Study material:
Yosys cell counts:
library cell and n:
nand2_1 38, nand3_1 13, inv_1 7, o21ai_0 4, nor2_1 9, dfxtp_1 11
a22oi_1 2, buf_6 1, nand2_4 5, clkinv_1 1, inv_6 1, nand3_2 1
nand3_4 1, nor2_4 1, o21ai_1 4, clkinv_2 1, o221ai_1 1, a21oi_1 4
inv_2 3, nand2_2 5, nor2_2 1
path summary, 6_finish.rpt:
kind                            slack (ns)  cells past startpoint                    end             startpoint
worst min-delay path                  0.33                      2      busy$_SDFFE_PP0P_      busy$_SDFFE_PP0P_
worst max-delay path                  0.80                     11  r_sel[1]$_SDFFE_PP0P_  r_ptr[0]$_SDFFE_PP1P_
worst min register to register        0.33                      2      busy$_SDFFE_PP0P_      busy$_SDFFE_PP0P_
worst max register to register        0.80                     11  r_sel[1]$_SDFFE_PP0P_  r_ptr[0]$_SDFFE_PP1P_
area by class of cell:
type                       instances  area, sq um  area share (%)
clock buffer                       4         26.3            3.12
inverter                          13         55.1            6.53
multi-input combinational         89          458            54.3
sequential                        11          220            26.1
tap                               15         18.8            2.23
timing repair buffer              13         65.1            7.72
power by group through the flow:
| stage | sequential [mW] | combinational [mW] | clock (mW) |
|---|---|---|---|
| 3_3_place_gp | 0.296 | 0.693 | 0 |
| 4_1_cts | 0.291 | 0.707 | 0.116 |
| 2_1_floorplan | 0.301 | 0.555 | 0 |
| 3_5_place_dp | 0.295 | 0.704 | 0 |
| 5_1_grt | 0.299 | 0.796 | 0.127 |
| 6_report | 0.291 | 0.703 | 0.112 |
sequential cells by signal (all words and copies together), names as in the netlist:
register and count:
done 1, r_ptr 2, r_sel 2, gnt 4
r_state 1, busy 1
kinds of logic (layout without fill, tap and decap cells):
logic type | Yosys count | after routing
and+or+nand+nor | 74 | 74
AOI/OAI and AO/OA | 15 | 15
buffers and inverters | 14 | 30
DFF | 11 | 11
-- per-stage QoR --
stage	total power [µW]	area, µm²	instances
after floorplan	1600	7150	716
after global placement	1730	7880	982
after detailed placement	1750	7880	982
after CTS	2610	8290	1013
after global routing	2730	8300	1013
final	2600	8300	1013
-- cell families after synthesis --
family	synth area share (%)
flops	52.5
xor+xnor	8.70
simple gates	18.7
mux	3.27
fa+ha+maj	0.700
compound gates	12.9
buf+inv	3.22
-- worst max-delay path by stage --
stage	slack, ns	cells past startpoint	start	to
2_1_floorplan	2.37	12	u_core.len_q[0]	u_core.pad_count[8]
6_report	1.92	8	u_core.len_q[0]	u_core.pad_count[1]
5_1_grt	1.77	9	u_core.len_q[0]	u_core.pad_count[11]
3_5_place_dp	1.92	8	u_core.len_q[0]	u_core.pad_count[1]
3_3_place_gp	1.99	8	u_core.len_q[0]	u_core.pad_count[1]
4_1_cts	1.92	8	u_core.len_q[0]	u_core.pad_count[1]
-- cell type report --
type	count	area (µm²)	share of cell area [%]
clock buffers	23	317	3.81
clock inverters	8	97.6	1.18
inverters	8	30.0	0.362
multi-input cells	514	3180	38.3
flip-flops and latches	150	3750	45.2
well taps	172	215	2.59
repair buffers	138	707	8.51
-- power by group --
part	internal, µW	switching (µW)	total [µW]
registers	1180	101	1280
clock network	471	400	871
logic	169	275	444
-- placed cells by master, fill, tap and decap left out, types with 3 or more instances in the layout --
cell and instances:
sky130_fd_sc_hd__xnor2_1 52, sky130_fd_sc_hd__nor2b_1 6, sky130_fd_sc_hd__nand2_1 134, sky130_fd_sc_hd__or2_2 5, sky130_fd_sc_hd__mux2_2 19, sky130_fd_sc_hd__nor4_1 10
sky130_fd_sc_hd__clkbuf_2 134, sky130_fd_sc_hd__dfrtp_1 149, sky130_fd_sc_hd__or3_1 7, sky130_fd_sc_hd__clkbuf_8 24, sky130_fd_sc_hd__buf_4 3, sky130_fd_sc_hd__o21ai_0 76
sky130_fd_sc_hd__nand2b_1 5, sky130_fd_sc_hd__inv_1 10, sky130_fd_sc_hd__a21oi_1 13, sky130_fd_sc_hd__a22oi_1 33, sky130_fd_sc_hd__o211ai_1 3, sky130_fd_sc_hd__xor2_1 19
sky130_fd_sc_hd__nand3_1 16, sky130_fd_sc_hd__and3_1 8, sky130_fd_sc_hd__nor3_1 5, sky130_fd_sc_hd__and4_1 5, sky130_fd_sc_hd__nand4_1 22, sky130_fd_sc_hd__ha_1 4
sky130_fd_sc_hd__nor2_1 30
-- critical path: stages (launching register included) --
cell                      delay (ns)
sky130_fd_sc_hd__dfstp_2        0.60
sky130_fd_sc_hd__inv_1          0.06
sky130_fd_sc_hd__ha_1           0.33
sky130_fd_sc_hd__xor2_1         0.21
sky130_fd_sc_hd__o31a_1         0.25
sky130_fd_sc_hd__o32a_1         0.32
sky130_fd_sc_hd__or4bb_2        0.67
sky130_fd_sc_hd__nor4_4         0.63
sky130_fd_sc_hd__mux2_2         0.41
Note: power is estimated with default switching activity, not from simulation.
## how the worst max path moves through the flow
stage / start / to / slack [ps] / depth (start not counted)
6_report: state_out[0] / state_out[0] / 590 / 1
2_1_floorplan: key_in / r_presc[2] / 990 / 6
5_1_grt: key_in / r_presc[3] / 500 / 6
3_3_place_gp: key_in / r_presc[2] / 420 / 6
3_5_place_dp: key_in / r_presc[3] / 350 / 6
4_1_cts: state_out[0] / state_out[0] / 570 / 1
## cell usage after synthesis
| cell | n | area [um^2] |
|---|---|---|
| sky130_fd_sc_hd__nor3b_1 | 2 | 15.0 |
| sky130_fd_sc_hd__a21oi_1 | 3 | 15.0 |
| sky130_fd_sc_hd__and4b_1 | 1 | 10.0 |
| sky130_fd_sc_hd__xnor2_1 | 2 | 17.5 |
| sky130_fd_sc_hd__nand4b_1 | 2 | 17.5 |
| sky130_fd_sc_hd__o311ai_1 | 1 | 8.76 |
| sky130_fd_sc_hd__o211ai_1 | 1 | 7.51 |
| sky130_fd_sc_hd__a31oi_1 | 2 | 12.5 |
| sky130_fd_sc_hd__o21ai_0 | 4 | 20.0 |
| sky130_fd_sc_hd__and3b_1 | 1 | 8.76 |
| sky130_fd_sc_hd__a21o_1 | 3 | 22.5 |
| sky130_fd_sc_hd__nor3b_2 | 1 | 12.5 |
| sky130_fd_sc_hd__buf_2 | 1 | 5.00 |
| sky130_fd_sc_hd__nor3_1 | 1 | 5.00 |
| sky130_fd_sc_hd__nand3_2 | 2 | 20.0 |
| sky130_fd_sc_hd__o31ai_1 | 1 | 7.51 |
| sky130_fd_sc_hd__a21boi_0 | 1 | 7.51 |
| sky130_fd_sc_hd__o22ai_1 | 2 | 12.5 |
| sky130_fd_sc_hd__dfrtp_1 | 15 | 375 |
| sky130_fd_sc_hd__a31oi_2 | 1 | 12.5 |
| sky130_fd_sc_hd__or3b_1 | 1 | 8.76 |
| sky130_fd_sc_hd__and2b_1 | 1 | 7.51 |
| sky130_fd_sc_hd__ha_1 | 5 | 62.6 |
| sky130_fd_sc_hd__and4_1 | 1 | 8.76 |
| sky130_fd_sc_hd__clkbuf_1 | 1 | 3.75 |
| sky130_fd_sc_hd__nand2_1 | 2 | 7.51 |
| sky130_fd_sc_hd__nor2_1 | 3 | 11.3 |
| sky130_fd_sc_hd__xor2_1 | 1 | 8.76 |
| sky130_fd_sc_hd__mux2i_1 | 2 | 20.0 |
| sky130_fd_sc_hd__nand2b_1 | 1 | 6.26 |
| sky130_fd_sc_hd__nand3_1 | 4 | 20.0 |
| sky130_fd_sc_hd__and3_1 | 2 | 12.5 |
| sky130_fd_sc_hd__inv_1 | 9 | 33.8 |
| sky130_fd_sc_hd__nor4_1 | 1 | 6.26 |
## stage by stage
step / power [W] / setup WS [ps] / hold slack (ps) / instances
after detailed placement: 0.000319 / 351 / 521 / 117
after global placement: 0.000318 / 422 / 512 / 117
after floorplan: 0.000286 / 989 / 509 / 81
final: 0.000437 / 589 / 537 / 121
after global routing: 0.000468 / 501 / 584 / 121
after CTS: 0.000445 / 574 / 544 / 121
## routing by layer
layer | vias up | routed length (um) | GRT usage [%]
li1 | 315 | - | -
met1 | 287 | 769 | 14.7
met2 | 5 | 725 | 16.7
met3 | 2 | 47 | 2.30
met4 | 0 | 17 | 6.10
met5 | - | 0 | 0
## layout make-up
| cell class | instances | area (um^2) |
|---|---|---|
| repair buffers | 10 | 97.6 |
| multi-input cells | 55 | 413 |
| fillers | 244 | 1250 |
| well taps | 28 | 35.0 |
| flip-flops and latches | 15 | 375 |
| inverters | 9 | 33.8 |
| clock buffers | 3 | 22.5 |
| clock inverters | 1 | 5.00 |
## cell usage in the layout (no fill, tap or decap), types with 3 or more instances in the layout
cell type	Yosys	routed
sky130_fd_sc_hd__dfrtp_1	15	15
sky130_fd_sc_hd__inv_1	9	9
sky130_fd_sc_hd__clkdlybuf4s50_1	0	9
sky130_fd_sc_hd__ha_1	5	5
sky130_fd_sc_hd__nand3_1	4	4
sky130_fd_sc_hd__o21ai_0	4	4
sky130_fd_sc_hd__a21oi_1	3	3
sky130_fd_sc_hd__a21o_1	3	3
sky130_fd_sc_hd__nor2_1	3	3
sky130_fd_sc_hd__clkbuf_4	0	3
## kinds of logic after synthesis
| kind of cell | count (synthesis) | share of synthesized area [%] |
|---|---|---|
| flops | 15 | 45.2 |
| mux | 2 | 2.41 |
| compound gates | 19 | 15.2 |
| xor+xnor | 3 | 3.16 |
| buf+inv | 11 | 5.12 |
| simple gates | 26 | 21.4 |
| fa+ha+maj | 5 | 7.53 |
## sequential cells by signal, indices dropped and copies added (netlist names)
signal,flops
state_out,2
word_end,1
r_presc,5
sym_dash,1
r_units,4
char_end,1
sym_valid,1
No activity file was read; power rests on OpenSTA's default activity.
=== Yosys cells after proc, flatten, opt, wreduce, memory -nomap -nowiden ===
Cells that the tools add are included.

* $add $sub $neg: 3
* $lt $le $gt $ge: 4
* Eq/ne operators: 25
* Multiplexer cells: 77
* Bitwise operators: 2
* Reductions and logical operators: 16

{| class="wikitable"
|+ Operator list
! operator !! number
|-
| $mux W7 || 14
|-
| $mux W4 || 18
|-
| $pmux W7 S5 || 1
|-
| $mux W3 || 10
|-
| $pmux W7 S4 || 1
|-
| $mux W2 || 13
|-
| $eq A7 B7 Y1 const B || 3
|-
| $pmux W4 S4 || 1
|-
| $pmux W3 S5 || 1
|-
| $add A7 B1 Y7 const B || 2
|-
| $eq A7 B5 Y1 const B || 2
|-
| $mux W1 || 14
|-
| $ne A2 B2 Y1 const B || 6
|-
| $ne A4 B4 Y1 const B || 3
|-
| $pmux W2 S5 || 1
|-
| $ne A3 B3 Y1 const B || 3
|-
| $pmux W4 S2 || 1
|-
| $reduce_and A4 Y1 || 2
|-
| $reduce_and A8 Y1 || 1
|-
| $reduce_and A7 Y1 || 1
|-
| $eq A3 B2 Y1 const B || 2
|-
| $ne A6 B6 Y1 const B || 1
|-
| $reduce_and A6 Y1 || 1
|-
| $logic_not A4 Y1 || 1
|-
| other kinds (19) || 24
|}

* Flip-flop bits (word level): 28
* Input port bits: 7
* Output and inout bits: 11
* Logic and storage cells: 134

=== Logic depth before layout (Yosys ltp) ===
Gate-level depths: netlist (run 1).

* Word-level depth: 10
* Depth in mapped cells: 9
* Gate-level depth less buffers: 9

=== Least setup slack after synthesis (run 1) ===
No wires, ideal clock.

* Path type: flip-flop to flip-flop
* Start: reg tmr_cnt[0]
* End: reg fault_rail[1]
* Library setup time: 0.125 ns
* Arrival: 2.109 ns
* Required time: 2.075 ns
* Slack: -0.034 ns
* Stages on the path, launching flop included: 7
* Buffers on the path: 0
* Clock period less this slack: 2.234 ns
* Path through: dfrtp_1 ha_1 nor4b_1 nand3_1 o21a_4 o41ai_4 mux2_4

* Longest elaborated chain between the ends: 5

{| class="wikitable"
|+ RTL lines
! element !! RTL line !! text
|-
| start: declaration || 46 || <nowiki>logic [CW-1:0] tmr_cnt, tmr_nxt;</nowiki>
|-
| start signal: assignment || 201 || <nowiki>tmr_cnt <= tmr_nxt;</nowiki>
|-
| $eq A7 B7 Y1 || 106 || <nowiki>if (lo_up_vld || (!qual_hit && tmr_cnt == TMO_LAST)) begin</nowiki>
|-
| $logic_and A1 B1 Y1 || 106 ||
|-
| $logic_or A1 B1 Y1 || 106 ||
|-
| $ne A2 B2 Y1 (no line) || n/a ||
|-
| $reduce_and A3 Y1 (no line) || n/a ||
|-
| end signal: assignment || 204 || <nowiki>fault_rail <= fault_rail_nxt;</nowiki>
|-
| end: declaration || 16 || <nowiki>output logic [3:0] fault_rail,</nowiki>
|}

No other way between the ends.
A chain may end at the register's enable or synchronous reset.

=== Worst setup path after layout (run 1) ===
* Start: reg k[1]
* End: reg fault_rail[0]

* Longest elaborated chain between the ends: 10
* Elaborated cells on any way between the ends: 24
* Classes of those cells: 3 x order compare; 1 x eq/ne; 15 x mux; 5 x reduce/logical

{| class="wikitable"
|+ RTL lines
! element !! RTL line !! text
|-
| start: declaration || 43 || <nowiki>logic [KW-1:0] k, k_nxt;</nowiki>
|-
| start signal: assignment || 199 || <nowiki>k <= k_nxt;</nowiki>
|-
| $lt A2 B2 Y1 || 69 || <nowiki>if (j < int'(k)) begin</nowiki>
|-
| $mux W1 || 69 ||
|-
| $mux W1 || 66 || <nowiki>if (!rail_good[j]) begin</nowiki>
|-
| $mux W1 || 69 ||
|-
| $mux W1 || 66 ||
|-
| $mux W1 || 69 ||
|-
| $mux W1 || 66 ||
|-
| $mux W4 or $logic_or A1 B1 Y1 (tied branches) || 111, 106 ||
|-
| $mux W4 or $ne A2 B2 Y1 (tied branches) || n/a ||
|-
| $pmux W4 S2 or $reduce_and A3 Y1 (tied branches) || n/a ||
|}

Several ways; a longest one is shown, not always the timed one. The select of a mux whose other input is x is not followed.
### src/rtl/fwd_hazard_unit.sv
// Forwarding and hazard unit for the RISC-V pipeline.
// Picks the bypass source for both ID/EX operands and raises stall on load-use,
// long-latency RAW and long-latency WAW hazards. It also tracks in-flight
// long-latency (divider/multiplier) destinations in a scoreboard.
module fwd_hazard_unit #(
    parameter int AW          = 5,
    parameter int FWD_STAGES  = 2,
    parameter int OUTSTANDING = 2,
    parameter int SEL_W       = $clog2(FWD_STAGES + 2),
    parameter int CNT_W       = 16
) (
    input  logic                     clk,
    input  logic                     rst_n,
    input  logic [AW-1:0]            rs1,
    input  logic [AW-1:0]            rs2,
    input  logic                     rs1_used,
    input  logic                     rs2_used,
    input  logic [AW-1:0]            id_rd,
    input  logic                     id_regwrite,
    input  logic [FWD_STAGES*AW-1:0] stage_rd,
    input  logic [FWD_STAGES-1:0]    stage_regwrite,
    input  logic [FWD_STAGES-1:0]    stage_data_ready,
    input  logic                     lat_issue,
    input  logic [AW-1:0]            lat_issue_rd,
    input  logic                     lat_wb_valid,
    input  logic [AW-1:0]            lat_wb_rd,
    output logic [SEL_W-1:0]         forward_a,
    output logic [SEL_W-1:0]         forward_b,
    output logic                     stall,
    output logic                     lat_full,
    output logic [(2**AW)-1:0]       pending,
    output logic                     err_ovf,
    output logic                     err_wb,
    output logic [CNT_W-1:0]         stall_cnt
);

    localparam int NUM_REGS = 2**AW;
    localparam int OCNT_W   = $clog2(OUTSTANDING + 1);

    logic [OCNT_W-1:0]   count;

    logic                hit_a, hit_b;
    logic                rdy_a, rdy_b;
    logic                wb_match_a, wb_match_b;
    logic                haz_a, haz_b, haz_waw;

    logic                wb_hit;
    logic [NUM_REGS-1:0] pend_after_clr;
    logic                issue_ok;
    logic                issue_bad;

    // Saturating increment so the stall counter sticks at its maximum
    function automatic logic [CNT_W-1:0] sat_inc(input logic [CNT_W-1:0] v);
        return (&v) ? v : v + 1'b1;
    endfunction

    // Operand bypass select: scan oldest to youngest so the youngest hit wins
    always_comb begin
        hit_a     = 1'b0;
        hit_b     = 1'b0;
        rdy_a     = 1'b1;
        rdy_b     = 1'b1;
        forward_a = '0;
        forward_b = '0;
        for (int k = FWD_STAGES - 1; k >= 0; k--) begin
            if (stage_regwrite[k] && stage_rd[k*AW +: AW] == rs1 && rs1 != '0) begin
                hit_a     = 1'b1;
                rdy_a     = stage_data_ready[k];
                forward_a = SEL_W'(k + 1);
            end
            if (stage_regwrite[k] && stage_rd[k*AW +: AW] == rs2 && rs2 != '0) begin
                hit_b     = 1'b1;
                rdy_b     = stage_data_ready[k];
                forward_b = SEL_W'(k + 1);
            end
        end
        wb_match_a = lat_wb_valid && lat_wb_rd == rs1 && rs1 != '0;
        wb_match_b = lat_wb_valid && lat_wb_rd == rs2 && rs2 != '0;
        if (!hit_a && wb_match_a)
            forward_a = SEL_W'(FWD_STAGES + 1);
        if (!hit_b && wb_match_b)
            forward_b = SEL_W'(FWD_STAGES + 1);
    end

    // Hazard detection: load-use on a stage hit, LL RAW/WAW against the scoreboard
    always_comb begin
        haz_a   = rs1_used && ((hit_a && !rdy_a) ||
                               (!hit_a && rs1 != '0 && pending[rs1] && !wb_match_a));
        haz_b   = rs2_used && ((hit_b && !rdy_b) ||
                               (!hit_b && rs2 != '0 && pending[rs2] && !wb_match_b));
        haz_waw = id_regwrite && id_rd != '0 && pending[id_rd] &&
                  !(lat_wb_valid && lat_wb_rd == id_rd);
        stall    = haz_a || haz_b || haz_waw;
        lat_full = (count == OCNT_W'(OUTSTANDING));
    end

    // Scoreboard next-state: writeback clears first, issue is judged against the old count
    always_comb begin
        wb_hit         = lat_wb_valid && lat_wb_rd != '0 && pending[lat_wb_rd];
        pend_after_clr = pending;
        if (wb_hit)
            pend_after_clr[lat_wb_rd] = 1'b0;
        issue_ok  = lat_issue && lat_issue_rd != '0 &&
                    count < OCNT_W'(OUTSTANDING) && !pend_after_clr[lat_issue_rd];
        issue_bad = lat_issue && lat_issue_rd != '0 && !issue_ok;
    end

    // Scoreboard, outstanding count, sticky errors and stall counter
    always_ff @(posedge clk) begin
        if (!rst_n) begin
            pending   <= '0;
            count     <= '0;
            err_ovf   <= 1'b0;
            err_wb    <= 1'b0;
            stall_cnt <= '0;
        end else begin
            pending <= pend_after_clr;
            if (issue_ok)
                pending[lat_issue_rd] <= 1'b1;
            count <= count + OCNT_W'(issue_ok) - OCNT_W'(wb_hit);
            if (issue_bad)
                err_ovf <= 1'b1;
            if (lat_wb_valid && !wb_hit)
                err_wb <= 1'b1;
            if (stall)
                stall_cnt <= sat_inc(stall_cnt);
        end
    end

endmodule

What to produce: In the material above, transcribe exactly the lines beginning at the one with "-- critical path: stages" and ending at the one with "sky130_fd_sc_hd__a21o_1 | 3 | 22.5 |", both included.

Answer box:
-- critical path: stages (launching register included) --
cell                      delay (ns)
sky130_fd_sc_hd__dfstp_2        0.60
sky130_fd_sc_hd__inv_1          0.06
sky130_fd_sc_hd__ha_1           0.33
sky130_fd_sc_hd__xor2_1         0.21
sky130_fd_sc_hd__o31a_1         0.25
sky130_fd_sc_hd__o32a_1         0.32
sky130_fd_sc_hd__or4bb_2        0.67
sky130_fd_sc_hd__nor4_4         0.63
sky130_fd_sc_hd__mux2_2         0.41
Note: power is estimated with default switching activity, not from simulation.
## how the worst max path moves through the flow
stage / start / to / slack [ps] / depth (start not counted)
6_report: state_out[0] / state_out[0] / 590 / 1
2_1_floorplan: key_in / r_presc[2] / 990 / 6
5_1_grt: key_in / r_presc[3] / 500 / 6
3_3_place_gp: key_in / r_presc[2] / 420 / 6
3_5_place_dp: key_in / r_presc[3] / 350 / 6
4_1_cts: state_out[0] / state_out[0] / 570 / 1
## cell usage after synthesis
| cell | n | area [um^2] |
|---|---|---|
| sky130_fd_sc_hd__nor3b_1 | 2 | 15.0 |
| sky130_fd_sc_hd__a21oi_1 | 3 | 15.0 |
| sky130_fd_sc_hd__and4b_1 | 1 | 10.0 |
| sky130_fd_sc_hd__xnor2_1 | 2 | 17.5 |
| sky130_fd_sc_hd__nand4b_1 | 2 | 17.5 |
| sky130_fd_sc_hd__o311ai_1 | 1 | 8.76 |
| sky130_fd_sc_hd__o211ai_1 | 1 | 7.51 |
| sky130_fd_sc_hd__a31oi_1 | 2 | 12.5 |
| sky130_fd_sc_hd__o21ai_0 | 4 | 20.0 |
| sky130_fd_sc_hd__and3b_1 | 1 | 8.76 |
| sky130_fd_sc_hd__a21o_1 | 3 | 22.5 |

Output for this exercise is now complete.